直動系の加速トルクと外的(摩擦)負荷トルクについてです。この負荷が【加速時】と【減速時】にモータを助ける方向に働くのか、それとも悪い方向に働くのか、計算上プラスになるのかマイナスになるか?を考える必要があります。また、【上り】【下り】についても同様に考える必要があります。

上りの加速時
→加速トルクはモータに負荷を与える方向に働くので、負荷を増やす方向、つまり計算上プラスになります。バネ力や物体が重力方向に戻ろうとする力(←仮に摩擦力と表記します)による外的負荷トルクは、加速しようとしているのにブレーキをかける方向に働きます。つまり、負荷を増やす方向に働くため、計算上プラスになります。→加速:プラス、バネ力:プラス、摩擦力:プラス

上りの減速時
→減速トルクも加速トルク同様にモータに負荷を与える方向に働くので負荷を増やす方向、つまり計算上プラスになります。バネ力や物体が重力方向に戻ろうとする力(←仮に摩擦力と表記します)による外的負荷トルクは、減速しようとしているものに更にブレーキをかけて助ける方向に働きます。つまり負荷を軽減する方向に働くため、計算上、マイナスになります。→減速:プラス、バネ力:マイナス、摩擦力:マイナス

下りの加速時
→加速トルクはモータに負荷を与える方向に働くので、負荷を増やす方向、つまり計算上プラスになります。バネ力と物体が重力方向に戻ろうとする力(←仮に摩擦力と表記します)による外的負荷トルクは、加速しようとしているものに更に押す方向に助けるように働きます。つまり、負荷を軽減する方向に働くため、計算上、マイナスになります。→加速:プラス、バネ:マイナス、摩擦力:マイナス

下りの減速時
→減速トルクも加速トルク同様にモータに負荷を与える方向に働くので負荷を増やす方向、つまり計算上プラスになります。バネ力と物体が重力方向に戻ろうとする力(←仮に摩擦力と表記します)による外的負荷トルクは、減速しようとしているものに対して更に押す方向に働きます。つまり、負荷を増す方向に働くため、計算上、プラスになります。

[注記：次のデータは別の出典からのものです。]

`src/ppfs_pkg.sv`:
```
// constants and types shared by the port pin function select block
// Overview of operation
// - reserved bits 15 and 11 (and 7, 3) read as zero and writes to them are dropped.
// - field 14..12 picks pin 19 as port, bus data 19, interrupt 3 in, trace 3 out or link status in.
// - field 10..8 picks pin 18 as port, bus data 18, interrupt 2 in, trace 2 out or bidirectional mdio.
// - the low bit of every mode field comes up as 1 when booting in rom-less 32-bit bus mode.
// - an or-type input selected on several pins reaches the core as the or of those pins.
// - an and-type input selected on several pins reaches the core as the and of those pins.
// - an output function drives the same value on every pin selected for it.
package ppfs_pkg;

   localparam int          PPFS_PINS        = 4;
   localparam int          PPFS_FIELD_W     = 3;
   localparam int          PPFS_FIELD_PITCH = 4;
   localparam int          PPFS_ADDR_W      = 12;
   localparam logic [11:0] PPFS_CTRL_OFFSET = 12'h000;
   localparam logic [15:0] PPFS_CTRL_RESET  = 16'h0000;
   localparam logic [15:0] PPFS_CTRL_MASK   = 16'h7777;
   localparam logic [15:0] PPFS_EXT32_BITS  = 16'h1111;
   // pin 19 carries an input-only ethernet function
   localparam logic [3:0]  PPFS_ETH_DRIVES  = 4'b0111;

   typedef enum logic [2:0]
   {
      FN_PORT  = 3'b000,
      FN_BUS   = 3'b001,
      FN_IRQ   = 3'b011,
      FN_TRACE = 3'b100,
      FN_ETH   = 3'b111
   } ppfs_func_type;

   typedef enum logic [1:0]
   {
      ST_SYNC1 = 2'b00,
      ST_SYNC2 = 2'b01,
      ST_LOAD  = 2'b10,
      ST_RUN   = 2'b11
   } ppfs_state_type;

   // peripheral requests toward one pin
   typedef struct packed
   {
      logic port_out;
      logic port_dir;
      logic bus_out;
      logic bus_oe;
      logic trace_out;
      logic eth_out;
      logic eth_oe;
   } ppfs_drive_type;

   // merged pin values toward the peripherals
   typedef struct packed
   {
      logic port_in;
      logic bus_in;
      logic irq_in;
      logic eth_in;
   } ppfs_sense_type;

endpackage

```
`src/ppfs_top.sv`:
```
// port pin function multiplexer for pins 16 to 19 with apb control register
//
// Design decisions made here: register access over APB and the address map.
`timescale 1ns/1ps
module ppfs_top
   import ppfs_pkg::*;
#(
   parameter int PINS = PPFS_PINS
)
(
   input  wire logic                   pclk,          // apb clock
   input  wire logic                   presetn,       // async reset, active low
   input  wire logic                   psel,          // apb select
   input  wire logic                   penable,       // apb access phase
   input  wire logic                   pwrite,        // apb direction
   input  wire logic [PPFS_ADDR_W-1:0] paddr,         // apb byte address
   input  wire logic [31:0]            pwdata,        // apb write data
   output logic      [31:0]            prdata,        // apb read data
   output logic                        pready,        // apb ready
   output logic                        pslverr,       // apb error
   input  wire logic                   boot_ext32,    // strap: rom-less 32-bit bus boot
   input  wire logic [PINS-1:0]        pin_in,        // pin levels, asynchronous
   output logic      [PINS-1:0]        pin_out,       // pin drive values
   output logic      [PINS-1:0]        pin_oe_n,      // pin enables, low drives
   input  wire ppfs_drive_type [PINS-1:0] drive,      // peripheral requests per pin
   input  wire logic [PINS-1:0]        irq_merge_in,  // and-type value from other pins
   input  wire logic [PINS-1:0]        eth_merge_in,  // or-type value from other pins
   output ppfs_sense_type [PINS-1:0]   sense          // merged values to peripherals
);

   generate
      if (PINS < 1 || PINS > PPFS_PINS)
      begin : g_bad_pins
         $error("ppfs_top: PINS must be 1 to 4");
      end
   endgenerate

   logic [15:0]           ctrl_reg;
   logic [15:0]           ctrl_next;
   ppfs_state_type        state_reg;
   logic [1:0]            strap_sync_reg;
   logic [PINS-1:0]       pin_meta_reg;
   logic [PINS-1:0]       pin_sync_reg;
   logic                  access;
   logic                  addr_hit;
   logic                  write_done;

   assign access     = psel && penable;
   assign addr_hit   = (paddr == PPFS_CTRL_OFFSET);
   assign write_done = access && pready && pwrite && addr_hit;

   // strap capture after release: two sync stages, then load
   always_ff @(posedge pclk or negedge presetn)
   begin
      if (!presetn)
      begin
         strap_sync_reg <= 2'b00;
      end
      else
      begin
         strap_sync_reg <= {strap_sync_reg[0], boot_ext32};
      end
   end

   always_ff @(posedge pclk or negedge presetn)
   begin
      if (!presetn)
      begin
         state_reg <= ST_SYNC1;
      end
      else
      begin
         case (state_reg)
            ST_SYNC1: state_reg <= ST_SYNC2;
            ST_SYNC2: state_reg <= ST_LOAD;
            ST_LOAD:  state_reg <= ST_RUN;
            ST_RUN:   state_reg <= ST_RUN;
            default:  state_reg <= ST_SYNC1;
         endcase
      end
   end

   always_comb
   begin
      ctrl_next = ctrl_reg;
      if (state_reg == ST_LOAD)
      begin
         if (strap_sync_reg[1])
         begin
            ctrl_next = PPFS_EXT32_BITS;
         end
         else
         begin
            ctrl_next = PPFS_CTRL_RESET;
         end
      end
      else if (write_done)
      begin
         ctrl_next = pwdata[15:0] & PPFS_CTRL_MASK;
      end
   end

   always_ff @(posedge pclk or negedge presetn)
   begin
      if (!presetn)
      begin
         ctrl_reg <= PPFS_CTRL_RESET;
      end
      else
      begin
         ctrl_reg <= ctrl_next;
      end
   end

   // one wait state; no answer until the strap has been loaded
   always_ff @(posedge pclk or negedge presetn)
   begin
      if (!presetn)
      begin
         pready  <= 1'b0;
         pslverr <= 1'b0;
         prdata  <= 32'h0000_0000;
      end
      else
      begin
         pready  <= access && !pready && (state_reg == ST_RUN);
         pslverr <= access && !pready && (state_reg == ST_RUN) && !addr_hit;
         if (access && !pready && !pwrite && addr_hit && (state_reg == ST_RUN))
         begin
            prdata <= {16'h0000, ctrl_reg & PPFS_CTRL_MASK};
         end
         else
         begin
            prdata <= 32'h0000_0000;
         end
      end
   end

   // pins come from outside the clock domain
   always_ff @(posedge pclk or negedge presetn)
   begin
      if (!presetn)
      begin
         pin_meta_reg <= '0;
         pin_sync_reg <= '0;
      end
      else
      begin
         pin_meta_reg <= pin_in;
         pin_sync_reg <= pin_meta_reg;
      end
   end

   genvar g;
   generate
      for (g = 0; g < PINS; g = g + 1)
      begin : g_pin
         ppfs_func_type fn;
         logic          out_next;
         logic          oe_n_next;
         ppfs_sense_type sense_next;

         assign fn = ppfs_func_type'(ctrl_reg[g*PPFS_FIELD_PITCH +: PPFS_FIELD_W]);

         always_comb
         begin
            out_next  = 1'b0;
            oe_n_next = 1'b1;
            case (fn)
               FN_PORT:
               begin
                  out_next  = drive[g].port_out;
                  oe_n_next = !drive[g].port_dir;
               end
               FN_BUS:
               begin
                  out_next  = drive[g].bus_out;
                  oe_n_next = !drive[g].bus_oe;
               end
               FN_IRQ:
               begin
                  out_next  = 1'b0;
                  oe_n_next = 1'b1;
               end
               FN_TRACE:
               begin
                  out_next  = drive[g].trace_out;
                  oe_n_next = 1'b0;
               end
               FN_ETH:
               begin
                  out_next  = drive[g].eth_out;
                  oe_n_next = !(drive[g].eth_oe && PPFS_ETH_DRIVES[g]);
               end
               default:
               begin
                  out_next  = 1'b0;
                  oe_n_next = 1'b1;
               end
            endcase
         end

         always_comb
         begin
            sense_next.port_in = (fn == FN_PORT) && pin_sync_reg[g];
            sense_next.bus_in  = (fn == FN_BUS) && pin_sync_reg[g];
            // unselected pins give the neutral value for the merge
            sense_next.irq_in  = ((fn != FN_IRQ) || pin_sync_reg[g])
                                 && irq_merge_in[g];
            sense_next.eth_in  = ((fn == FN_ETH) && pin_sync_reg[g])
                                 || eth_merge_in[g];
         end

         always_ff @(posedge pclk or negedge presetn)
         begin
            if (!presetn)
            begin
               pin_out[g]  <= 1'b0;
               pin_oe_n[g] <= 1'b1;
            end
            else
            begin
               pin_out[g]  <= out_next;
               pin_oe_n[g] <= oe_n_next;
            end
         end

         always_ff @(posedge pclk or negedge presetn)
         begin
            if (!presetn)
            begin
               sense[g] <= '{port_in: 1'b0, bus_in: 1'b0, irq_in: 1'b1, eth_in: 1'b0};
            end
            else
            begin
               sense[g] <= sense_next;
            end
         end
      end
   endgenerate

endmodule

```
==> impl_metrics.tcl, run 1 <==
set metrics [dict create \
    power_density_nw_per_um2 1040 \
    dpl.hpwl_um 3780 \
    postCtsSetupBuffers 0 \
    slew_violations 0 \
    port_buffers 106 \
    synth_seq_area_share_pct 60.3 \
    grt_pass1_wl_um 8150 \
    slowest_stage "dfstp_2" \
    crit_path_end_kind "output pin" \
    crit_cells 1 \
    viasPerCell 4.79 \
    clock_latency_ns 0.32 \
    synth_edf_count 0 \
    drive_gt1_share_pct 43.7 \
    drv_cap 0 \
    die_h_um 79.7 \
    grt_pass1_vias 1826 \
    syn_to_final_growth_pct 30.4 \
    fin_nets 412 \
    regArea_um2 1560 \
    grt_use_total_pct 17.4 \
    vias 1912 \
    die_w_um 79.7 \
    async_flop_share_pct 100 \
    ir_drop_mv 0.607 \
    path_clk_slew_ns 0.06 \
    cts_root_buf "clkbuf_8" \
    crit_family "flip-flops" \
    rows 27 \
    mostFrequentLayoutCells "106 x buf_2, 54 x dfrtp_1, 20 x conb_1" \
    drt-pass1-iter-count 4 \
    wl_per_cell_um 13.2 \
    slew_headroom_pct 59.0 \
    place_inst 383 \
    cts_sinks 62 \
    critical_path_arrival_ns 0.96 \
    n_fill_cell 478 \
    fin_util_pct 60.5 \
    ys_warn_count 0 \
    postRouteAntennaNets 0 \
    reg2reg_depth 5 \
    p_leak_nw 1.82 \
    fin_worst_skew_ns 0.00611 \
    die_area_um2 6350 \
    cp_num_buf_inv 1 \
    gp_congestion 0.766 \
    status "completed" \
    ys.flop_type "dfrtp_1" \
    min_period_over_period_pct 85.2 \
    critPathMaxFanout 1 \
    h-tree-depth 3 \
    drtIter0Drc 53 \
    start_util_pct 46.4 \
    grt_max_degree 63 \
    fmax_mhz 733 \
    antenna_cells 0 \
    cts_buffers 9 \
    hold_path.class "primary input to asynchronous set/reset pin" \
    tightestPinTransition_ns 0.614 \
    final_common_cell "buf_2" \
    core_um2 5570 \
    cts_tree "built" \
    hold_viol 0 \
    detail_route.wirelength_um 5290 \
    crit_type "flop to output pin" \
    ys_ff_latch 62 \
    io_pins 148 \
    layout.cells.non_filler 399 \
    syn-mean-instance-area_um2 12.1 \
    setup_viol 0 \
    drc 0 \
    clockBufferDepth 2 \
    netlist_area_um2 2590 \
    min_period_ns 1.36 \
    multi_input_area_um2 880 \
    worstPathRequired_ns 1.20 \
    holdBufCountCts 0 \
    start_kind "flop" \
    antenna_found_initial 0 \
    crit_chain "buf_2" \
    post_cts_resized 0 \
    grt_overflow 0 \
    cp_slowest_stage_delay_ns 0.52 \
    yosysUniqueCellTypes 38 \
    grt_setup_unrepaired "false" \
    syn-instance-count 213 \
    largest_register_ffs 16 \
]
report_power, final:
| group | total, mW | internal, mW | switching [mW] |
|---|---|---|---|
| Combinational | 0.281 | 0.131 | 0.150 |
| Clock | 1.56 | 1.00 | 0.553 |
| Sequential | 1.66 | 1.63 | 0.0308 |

→減速:プラス、バネ:プラス、摩擦力:プラス

以上より、”上りの加速時”と”下りの減速時”がそれぞれモータに最も負荷を及ぼすことがわかりましたが、このケースの場合、バネ力を考慮すると上り時の負荷>下り時の負荷であることはわかります。

よって、最大負荷は"上り"の"加速時"に発生
ただし、厳密には上りの加速時の領域では、バネはまだ縮みだしている最中であり、バネの最大荷重領域には達していないことが推察できます。きちんとした計算が必要な場合は、加速・減速領域におけるバネのその時点での荷重にてそれぞれ計算を行う必要があり、その比較を行う必要があります。
今回は擬似的な最大負荷トルクと言う点で且つ計算を複雑化させずに分りやすくする、と言う意味で"上りの加速時"が負荷が高く、その時のバネ力が最大値に近い、と言う想定で計算します。

回転系の加速トルク Tr=602.87(g・cm)
直動系の加速トルク Tr=569.38(g・cm)
外的(摩擦)負荷トルク Tc=686.70(g・cm)

モーター負荷トルク(モーター必要トルク)Tは
T=Tr  +  Tc
T=(602.87+569.38)+686.70=1858.95 (g・cm)

これでモーターの負荷トルクが出ました。モーターを選定をする際は、これに安全率を考慮して選定しましょう。

最後に、バネ力の妥当性確認をしてみよう!ここで、補足です。
【直動系の外的(摩擦)負荷トルク】>【直動系の加速トルク】
 Tc=686.70(g・cm)   >   Tr=569.38(g・cm)
と、言うことは加速度によるワークのジャンピングをバネ力によってきちんと抑えていると言うことがわかります。ジャンピングを嫌う機構であれば、このバネ力は妥当であると判断することができますね!

以上になりますが、ここまで理解できれば、一般的なメカ設計においては、それなりにで”きれるレベル”ではないでしょうか。

次回以降は、設計時において役立ちそうな計算例を随時UPしていこうと思います。